- WHAT NEEDS TO BE DONE: Would you transcribe the line that holds "disp_seconds = lap_sec;" and all the lines below it, through the final one, exactly and with nothing else?

- Stored dataset items:
------------------------------------------------

--- src/rtl/stopwatch_controller.sv ---
// Stopwatch sequencing controller: button debounce, IDLE/RUN/PAUSE/LAP FSM, min:sec extension and display mux.
// Lap snapshot support is compiled in only when STOPWATCH_LAP_EN is defined.
module stopwatch_controller #(
  parameter int DEBOUNCE_CYCLES = 200
) (
  input  logic        clk_10000Hz,
  input  logic        reset,
  input  logic        btn_start_stop,
  input  logic        btn_lap_clear,
  input  logic [13:0] small_sec,
  input  logic        wrap_in,
  output logic        count_enable,
  output logic        counter_clear,
  output logic [1:0]  state,
  output logic [5:0]  disp_minutes,
  output logic [5:0]  disp_seconds,
  output logic [13:0] disp_small,
  output logic        lap_valid,
  output logic        overflow
);

`ifdef STOPWATCH_LAP_EN
  localparam bit LAP_EN = 1'b1;
`else
  localparam bit LAP_EN = 1'b0;
`endif

  typedef enum logic [1:0] {IDLE = 2'b00, RUN = 2'b01, PAUSE = 2'b10, LAP = 2'b11} state_t;

  localparam logic [11:0] CNT_LAST = 12'(DEBOUNCE_CYCLES - 1);

  // Bit 0 is start/stop, bit 1 is lap/clear.
  logic [1:0]  raw, sync1, sync2, deb, deb_q, press;
  logic [11:0] db_cnt [2];

  assign raw = {btn_lap_clear, btn_start_stop};

  always_ff @(posedge clk_10000Hz or posedge reset) begin
    if (reset) begin
      sync1  <= '0;
      sync2  <= '0;
      deb    <= '0;
      deb_q  <= '0;
      db_cnt <= '{default: '0};
    end else begin
      // NOTE: non-blocking assignments so every flop samples pre-edge values, keeping the sync chain two stages deep.
      sync1 <= raw;
      sync2 <= sync1;
      deb_q <= deb;
      for (int i = 0; i < 2; i++) begin
        if (sync2[i] == deb[i]) begin
          db_cnt[i] <= '0;
        end else if (db_cnt[i] == CNT_LAST) begin
          deb[i]    <= sync2[i];
          db_cnt[i] <= '0;
        end else begin
          db_cnt[i] <= db_cnt[i] + 12'd1;
        end
      end
    end
  end

  assign press = deb & ~deb_q;

  state_t state_q, state_d;
  logic   start_go, lap_go, clear_go;
  logic   clear_q;

  // Start wins a tie; the lap press in the same cycle is dropped.
  assign start_go = press[0];
  assign lap_go   = press[1] & ~press[0];
  assign clear_go = (state_q == PAUSE) && lap_go;

  always_ff @(posedge clk_10000Hz or posedge reset) begin
    if (reset) begin
      state_q <= IDLE;
      clear_q <= 1'b0;
    end else begin
      state_q <= state_d;
      clear_q <= clear_go;
    end
  end

  always_comb begin
    // NOTE: default first so every path assigns state_d and no latch is inferred.
    state_d = state_q;
    case (state_q)
      IDLE:  if (start_go) state_d = RUN;
      RUN:   if (start_go) state_d = PAUSE;
             else if (lap_go && LAP_EN) state_d = LAP;
      LAP:   if (start_go) state_d = PAUSE;
      PAUSE: if (start_go) state_d = RUN;
             else if (lap_go) state_d = IDLE;
      default: state_d = IDLE;
    endcase
  end

  logic show_lap;

  always_comb begin
    count_enable = (state_q == RUN) || (state_q == LAP);
    show_lap     = (state_q == LAP);
  end

  assign state         = state_q;
  assign counter_clear = clear_q;

  logic [5:0] minutes, seconds;
  logic       overflow_q;

  always_ff @(posedge clk_10000Hz or posedge reset) begin
    if (reset) begin
      minutes    <= '0;
      seconds    <= '0;
      overflow_q <= 1'b0;
    end else if (clear_go) begin
      minutes    <= '0;
      seconds    <= '0;
      overflow_q <= 1'b0;
    end else if (wrap_in && count_enable) begin
      if (seconds == 6'd59) begin
        seconds <= '0;
        if (minutes == 6'd59) begin
          minutes    <= '0;
          overflow_q <= 1'b1;
        end else begin
          minutes <= minutes + 6'd1;
        end
      end else begin
        seconds <= seconds + 6'd1;
      end
    end
  end

  assign overflow = overflow_q;

  logic [5:0]  lap_min, lap_sec;
  logic [13:0] lap_small;
  logic        lap_valid_q;

`ifdef STOPWATCH_LAP_EN
  logic capture_go;
  assign capture_go = ((state_q == RUN) || (state_q == LAP)) && lap_go;

  // Captures the pre-increment time when wrap_in lands on the capture edge.
  always_ff @(posedge clk_10000Hz or posedge reset) begin
    if (reset) begin
      lap_min     <= '0;
      lap_sec     <= '0;
      lap_small   <= '0;
      lap_valid_q <= 1'b0;
    end else if (clear_go) begin
      lap_valid_q <= 1'b0;
    end else if (capture_go) begin
      lap_min     <= minutes;
      lap_sec     <= seconds;
      lap_small   <= small_sec;
      lap_valid_q <= 1'b1;
    end
  end
`else
  assign lap_min     = '0;
  assign lap_sec     = '0;
  assign lap_small   = '0;
  assign lap_valid_q = 1'b0;
`endif

  assign lap_valid = lap_valid_q;

  always_comb begin
    if (show_lap) begin
      disp_minutes = lap_min;
      disp_seconds = lap_sec;
      disp_small   = lap_small;
    end else begin
      disp_minutes = minutes;
      disp_seconds = seconds;
      disp_small   = small_sec;
    end
  end

endmodule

------------------------------------------------

- ANSWER AREA:
      disp_seconds = lap_sec;
      disp_small   = lap_small;
    end else begin
      disp_minutes = minutes;
      disp_seconds = seconds;
      disp_small   = small_sec;
    end
  end

endmodule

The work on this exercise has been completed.